▶ WORK TO BE COMPLETED: Go through the entries below and copy every line that holds the word "dbit".

▶ RECORDS FOR THE TASK:

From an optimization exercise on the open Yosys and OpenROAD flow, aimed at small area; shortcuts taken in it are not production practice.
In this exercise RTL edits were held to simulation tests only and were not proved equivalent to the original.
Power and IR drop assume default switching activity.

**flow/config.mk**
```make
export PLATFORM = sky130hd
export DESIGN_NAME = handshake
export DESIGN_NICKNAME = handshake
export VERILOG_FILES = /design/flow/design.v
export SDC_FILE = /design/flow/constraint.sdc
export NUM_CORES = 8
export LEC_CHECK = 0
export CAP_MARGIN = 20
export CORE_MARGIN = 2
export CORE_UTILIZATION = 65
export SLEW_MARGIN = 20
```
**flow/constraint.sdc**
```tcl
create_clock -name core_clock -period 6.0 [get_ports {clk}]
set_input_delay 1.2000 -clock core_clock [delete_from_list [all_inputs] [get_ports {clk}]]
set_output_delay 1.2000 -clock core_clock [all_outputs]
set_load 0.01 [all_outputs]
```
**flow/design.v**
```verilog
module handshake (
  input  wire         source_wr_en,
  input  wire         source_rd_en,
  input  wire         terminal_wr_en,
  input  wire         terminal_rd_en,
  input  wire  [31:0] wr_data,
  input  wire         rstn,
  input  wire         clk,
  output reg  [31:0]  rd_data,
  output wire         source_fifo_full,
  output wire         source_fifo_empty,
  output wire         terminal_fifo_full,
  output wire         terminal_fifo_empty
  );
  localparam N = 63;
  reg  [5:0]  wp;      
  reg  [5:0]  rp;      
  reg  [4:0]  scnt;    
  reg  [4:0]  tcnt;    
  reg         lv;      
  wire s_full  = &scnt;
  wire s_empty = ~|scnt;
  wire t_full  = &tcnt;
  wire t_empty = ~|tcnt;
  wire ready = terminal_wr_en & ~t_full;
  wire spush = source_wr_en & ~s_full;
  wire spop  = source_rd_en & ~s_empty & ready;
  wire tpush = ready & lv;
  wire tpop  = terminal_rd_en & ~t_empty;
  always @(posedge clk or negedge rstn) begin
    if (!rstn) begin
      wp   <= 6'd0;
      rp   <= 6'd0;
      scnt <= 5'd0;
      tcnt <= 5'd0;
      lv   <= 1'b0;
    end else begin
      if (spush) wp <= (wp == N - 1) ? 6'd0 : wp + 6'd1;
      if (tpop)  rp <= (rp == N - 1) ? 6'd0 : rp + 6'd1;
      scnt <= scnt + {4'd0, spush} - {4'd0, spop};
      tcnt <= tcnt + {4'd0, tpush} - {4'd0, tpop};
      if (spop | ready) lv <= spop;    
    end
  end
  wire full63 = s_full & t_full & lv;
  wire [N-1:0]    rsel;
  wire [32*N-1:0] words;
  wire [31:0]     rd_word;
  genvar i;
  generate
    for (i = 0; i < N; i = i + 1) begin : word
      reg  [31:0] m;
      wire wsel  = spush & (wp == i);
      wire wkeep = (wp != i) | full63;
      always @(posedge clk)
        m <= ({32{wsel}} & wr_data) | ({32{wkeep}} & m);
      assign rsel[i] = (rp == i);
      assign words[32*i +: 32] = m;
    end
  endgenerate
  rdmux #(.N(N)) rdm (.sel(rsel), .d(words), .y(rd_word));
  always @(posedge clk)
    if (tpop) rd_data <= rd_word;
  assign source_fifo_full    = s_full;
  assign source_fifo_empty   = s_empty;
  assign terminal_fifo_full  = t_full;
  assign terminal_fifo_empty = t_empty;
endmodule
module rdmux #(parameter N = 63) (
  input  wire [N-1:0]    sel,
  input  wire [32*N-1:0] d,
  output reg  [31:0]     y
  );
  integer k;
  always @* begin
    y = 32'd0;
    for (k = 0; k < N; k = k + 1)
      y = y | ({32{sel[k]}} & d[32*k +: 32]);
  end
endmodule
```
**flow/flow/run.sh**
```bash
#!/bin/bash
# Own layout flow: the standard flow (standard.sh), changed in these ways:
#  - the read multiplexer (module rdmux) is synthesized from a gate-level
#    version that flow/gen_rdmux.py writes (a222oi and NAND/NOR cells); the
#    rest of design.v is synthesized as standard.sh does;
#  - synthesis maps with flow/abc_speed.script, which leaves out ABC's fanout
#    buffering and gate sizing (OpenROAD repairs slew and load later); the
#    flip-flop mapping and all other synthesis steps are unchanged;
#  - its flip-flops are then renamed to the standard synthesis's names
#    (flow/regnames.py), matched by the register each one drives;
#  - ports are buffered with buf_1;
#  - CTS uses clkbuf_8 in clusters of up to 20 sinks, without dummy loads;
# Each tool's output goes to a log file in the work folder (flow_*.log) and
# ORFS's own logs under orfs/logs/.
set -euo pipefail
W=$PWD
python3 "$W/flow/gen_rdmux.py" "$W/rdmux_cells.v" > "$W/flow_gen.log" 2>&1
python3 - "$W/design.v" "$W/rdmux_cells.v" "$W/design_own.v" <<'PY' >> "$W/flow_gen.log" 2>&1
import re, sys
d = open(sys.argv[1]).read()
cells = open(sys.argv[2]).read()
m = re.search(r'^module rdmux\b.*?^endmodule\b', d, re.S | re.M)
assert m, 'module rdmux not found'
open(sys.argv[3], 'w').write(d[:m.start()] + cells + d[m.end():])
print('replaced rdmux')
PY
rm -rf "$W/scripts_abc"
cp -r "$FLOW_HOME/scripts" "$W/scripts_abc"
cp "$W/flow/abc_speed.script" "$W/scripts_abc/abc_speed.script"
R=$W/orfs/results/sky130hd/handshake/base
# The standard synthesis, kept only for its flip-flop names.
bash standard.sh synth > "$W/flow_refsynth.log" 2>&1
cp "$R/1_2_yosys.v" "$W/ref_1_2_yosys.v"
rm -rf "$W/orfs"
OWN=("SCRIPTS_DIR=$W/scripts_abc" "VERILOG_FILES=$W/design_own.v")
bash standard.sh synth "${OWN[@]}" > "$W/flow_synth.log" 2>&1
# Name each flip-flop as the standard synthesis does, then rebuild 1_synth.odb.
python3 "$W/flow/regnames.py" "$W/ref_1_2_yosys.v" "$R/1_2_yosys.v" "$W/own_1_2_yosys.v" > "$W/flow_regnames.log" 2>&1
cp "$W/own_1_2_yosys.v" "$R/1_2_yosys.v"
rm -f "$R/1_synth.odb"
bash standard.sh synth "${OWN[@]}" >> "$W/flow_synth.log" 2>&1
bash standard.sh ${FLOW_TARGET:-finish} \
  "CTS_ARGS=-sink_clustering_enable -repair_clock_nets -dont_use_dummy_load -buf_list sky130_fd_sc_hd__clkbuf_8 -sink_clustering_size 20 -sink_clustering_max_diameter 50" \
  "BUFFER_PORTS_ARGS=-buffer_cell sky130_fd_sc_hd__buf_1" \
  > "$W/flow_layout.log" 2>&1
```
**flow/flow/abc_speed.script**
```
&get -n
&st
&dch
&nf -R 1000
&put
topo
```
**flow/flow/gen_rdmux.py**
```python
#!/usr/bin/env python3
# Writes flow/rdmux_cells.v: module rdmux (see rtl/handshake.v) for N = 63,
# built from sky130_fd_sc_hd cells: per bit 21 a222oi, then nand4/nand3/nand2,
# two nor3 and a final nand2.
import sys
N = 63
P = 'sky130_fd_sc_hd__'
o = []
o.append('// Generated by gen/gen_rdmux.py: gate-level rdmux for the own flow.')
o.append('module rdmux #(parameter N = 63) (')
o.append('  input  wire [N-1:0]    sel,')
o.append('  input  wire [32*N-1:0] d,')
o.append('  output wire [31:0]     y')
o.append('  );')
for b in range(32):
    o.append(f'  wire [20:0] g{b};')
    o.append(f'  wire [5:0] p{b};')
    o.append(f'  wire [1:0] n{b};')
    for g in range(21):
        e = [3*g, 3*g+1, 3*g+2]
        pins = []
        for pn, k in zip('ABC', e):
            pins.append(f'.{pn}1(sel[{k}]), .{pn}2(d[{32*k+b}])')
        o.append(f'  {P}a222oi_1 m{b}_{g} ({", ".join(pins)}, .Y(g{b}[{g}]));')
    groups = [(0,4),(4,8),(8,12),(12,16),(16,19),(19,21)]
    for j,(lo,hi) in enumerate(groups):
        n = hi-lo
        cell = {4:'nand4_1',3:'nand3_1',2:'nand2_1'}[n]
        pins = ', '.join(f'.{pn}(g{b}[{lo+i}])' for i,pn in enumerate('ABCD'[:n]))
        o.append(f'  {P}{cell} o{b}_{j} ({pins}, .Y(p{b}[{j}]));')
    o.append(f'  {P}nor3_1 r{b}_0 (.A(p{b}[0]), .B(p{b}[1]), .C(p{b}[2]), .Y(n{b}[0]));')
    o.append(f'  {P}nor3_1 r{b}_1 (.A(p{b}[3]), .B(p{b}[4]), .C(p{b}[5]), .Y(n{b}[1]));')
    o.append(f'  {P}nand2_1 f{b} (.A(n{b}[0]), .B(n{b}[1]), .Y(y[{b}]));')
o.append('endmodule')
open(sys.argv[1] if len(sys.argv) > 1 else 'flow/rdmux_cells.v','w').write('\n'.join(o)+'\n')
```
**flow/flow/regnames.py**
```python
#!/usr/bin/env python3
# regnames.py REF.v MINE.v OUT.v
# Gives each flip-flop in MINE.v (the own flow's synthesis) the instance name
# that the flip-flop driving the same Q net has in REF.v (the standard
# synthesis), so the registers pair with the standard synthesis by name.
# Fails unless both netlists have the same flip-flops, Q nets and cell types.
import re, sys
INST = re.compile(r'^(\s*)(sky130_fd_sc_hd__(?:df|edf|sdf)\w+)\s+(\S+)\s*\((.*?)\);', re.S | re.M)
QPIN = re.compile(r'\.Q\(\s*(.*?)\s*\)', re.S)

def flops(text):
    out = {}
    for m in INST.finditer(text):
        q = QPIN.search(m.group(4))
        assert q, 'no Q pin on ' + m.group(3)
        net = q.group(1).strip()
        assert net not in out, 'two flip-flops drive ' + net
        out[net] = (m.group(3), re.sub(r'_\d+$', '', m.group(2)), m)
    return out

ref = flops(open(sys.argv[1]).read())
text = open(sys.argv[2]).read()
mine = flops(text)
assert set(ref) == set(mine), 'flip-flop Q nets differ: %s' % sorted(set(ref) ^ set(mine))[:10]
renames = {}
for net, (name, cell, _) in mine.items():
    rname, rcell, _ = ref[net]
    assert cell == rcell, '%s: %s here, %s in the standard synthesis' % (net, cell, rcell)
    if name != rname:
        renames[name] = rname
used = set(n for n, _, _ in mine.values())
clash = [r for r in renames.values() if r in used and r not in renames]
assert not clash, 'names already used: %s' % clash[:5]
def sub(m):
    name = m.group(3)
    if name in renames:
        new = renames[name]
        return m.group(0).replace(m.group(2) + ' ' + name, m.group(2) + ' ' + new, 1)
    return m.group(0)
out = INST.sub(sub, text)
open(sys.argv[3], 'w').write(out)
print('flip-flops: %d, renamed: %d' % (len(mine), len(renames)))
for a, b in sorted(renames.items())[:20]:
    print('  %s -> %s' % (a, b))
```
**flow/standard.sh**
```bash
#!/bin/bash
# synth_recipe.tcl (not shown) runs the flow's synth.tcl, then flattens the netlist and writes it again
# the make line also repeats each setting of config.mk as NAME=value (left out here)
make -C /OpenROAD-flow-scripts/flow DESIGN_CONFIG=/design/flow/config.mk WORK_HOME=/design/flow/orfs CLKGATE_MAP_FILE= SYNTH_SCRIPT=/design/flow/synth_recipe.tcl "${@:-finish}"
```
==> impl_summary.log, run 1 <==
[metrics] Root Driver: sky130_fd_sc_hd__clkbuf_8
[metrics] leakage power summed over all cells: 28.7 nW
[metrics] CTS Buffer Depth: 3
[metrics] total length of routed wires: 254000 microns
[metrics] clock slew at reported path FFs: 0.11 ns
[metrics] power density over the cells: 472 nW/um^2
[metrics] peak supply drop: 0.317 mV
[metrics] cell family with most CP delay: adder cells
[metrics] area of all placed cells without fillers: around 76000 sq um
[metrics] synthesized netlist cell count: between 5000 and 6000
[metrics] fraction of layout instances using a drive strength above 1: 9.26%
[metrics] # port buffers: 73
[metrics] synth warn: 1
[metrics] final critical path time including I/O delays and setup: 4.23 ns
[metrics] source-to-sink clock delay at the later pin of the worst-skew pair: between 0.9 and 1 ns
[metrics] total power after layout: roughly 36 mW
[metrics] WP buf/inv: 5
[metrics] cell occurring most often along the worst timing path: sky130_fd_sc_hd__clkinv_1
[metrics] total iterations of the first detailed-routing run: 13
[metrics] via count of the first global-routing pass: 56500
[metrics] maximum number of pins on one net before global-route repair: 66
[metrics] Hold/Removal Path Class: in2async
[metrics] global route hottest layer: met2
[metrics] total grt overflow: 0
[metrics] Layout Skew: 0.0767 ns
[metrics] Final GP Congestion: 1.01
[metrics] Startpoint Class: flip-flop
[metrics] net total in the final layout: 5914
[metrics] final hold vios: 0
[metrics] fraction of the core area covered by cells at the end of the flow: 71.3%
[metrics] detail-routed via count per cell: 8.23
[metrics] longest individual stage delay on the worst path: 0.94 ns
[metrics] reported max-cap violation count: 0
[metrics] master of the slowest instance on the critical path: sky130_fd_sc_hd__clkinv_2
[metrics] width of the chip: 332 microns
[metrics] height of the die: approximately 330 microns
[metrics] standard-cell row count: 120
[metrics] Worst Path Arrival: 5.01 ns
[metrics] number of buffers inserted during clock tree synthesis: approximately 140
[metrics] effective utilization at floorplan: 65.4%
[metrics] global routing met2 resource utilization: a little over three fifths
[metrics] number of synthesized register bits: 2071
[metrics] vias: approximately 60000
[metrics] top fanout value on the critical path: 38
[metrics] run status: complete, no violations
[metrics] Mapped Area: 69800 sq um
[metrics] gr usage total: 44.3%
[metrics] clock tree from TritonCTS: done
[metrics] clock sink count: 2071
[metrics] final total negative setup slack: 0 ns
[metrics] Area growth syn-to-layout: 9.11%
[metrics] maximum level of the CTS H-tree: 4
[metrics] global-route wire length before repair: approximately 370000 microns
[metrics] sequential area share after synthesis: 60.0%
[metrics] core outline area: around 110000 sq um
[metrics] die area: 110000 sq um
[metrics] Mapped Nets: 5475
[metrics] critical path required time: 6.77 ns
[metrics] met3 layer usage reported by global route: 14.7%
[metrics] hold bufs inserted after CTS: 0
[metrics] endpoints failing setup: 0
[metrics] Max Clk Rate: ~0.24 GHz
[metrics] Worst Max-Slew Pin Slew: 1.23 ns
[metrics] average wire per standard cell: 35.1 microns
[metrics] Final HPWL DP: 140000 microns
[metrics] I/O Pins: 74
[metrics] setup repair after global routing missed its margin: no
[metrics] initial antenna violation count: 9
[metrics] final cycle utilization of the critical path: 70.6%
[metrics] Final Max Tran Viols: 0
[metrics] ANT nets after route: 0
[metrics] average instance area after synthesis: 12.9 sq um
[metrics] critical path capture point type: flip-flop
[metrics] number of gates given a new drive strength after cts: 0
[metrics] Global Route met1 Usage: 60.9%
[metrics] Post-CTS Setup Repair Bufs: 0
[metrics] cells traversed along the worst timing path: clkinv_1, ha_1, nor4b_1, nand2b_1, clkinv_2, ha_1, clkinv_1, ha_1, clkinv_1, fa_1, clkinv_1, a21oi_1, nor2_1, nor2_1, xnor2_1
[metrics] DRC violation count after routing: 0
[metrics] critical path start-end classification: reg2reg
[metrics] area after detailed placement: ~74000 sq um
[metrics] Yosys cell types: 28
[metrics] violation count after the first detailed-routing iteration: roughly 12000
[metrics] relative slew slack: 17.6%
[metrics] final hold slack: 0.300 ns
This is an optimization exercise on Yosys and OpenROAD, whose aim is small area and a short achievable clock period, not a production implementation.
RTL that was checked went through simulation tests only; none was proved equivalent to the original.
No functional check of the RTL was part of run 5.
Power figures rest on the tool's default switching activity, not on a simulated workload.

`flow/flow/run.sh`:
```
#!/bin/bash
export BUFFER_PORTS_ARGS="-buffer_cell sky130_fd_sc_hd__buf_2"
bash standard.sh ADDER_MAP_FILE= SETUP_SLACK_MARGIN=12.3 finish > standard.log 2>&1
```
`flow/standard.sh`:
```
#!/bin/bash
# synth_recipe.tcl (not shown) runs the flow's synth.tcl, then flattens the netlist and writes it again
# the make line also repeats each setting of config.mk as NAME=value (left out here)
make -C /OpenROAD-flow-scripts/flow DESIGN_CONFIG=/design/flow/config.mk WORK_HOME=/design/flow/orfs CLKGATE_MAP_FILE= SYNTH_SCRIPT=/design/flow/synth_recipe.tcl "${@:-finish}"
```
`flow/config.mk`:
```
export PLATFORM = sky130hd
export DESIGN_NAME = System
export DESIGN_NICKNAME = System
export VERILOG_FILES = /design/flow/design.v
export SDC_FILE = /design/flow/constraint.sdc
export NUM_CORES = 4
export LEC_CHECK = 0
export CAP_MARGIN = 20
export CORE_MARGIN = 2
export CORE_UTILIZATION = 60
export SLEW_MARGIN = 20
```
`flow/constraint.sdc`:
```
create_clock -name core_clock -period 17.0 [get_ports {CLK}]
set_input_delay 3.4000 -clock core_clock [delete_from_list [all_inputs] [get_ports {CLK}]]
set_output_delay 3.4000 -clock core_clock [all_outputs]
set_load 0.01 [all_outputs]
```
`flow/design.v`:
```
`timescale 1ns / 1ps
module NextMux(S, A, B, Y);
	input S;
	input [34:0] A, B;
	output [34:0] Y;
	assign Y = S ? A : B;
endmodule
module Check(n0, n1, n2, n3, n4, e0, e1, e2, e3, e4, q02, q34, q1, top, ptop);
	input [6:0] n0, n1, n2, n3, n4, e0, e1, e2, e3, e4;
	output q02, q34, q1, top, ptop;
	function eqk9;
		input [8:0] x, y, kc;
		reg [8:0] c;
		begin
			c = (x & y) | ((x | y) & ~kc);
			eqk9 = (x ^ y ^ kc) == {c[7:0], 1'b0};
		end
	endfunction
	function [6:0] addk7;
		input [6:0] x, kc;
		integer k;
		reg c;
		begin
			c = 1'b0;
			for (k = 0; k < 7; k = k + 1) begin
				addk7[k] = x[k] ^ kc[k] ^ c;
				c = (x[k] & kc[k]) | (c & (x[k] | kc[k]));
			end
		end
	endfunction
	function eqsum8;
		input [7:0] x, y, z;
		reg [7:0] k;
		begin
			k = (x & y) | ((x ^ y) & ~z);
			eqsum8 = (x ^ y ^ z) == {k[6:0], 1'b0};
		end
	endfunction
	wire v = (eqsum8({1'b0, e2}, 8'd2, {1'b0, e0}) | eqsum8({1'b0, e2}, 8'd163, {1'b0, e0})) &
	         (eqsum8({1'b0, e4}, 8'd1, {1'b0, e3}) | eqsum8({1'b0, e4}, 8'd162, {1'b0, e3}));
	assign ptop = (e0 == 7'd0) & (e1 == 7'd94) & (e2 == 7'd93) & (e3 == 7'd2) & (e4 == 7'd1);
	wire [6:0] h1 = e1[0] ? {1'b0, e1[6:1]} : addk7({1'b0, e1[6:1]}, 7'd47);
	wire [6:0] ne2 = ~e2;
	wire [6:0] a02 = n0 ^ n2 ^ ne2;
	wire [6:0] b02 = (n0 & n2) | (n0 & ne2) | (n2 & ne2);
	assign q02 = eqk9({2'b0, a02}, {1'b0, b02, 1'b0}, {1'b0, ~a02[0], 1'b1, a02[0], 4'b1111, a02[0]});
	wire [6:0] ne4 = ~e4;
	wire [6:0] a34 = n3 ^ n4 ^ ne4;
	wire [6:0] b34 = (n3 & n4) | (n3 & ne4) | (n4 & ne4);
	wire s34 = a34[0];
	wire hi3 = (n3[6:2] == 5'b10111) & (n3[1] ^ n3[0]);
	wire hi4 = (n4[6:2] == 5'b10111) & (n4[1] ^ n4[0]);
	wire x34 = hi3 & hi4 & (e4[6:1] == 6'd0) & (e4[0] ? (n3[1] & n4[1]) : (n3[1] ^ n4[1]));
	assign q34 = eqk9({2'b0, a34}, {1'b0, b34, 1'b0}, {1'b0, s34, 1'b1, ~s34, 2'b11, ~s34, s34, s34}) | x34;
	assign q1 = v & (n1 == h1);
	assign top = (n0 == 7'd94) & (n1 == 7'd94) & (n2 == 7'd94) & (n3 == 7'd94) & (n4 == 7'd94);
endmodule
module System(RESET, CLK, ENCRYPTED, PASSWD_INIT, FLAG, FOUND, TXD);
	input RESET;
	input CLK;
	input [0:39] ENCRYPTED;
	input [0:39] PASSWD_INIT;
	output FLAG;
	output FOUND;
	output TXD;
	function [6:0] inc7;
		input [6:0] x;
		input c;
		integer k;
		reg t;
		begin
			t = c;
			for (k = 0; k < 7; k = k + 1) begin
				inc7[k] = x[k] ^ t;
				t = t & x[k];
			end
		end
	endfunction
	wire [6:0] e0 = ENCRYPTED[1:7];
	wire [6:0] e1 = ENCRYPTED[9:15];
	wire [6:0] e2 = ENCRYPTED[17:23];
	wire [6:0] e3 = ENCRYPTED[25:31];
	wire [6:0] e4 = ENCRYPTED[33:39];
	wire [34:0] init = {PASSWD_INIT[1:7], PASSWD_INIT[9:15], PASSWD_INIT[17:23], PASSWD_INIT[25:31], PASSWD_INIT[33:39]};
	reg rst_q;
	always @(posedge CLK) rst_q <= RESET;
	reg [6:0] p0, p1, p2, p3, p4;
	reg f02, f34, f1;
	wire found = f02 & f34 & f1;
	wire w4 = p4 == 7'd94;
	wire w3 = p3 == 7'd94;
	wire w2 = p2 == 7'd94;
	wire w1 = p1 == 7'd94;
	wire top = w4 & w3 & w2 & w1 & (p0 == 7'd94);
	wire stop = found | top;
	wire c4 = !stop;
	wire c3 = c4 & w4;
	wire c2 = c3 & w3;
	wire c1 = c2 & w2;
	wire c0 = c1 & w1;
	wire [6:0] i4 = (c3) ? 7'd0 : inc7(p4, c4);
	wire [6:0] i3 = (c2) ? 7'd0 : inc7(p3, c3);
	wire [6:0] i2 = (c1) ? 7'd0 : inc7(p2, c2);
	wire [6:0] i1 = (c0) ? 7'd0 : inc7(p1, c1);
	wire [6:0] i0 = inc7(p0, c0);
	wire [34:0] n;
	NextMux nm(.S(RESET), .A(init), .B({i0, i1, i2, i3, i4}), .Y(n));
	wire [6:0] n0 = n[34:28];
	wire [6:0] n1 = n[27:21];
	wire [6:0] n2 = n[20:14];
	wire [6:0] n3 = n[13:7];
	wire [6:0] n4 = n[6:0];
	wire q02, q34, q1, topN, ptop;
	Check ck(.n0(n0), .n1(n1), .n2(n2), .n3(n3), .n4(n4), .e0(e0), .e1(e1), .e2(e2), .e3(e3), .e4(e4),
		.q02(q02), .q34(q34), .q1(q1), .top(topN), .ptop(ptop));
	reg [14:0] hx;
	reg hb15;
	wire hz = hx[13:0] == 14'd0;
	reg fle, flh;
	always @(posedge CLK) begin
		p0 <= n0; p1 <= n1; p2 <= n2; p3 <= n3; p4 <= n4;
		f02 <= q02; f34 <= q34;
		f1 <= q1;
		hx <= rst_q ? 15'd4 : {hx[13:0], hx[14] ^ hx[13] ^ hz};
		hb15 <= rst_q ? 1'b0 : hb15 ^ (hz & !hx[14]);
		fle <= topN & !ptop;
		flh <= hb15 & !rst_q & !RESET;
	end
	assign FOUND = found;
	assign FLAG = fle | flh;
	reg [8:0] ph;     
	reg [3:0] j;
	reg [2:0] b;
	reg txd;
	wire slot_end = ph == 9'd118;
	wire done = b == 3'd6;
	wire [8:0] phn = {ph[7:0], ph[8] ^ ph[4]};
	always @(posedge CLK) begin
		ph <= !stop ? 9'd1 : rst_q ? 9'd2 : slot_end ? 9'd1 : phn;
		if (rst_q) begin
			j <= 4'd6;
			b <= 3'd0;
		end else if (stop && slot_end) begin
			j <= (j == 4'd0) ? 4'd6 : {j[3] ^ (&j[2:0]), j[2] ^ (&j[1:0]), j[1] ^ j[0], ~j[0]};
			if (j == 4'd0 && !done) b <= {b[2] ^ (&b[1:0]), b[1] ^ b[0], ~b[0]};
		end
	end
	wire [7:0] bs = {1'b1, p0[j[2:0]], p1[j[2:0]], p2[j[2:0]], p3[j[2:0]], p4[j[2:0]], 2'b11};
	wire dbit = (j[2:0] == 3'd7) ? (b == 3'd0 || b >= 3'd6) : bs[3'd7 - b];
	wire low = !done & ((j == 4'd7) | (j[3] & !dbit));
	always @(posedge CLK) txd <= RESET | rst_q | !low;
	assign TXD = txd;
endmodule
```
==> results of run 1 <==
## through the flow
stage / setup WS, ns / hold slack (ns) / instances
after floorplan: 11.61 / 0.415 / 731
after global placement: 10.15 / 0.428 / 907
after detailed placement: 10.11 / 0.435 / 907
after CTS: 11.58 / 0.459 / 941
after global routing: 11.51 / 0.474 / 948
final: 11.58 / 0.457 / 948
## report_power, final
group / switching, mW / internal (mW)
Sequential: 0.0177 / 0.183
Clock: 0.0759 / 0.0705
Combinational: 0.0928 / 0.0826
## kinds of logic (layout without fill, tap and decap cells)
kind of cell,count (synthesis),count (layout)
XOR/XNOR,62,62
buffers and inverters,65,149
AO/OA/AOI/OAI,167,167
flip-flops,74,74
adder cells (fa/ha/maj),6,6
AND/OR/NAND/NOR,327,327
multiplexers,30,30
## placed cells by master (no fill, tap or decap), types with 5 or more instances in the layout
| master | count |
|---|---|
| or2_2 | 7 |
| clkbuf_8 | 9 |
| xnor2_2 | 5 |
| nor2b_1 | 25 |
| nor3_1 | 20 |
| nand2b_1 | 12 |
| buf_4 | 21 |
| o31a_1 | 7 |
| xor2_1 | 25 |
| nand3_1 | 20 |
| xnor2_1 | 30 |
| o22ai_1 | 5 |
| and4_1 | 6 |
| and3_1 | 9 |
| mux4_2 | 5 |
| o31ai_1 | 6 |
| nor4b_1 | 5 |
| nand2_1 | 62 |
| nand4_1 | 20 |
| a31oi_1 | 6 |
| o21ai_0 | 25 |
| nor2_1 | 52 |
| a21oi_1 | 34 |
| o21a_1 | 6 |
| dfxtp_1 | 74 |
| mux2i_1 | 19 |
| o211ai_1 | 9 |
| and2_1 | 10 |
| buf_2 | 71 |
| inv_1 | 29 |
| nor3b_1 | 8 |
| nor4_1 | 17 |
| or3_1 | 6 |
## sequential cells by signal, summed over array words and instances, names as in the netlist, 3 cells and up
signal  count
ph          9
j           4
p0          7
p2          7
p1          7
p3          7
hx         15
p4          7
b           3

▶ ANSWER TO THIS TASK:
	wire dbit = (j[2:0] == 3'd7) ? (b == 3'd0 || b >= 3'd6) : bs[3'd7 - b];
	wire low = !done & ((j == 4'd7) | (j[3] & !dbit));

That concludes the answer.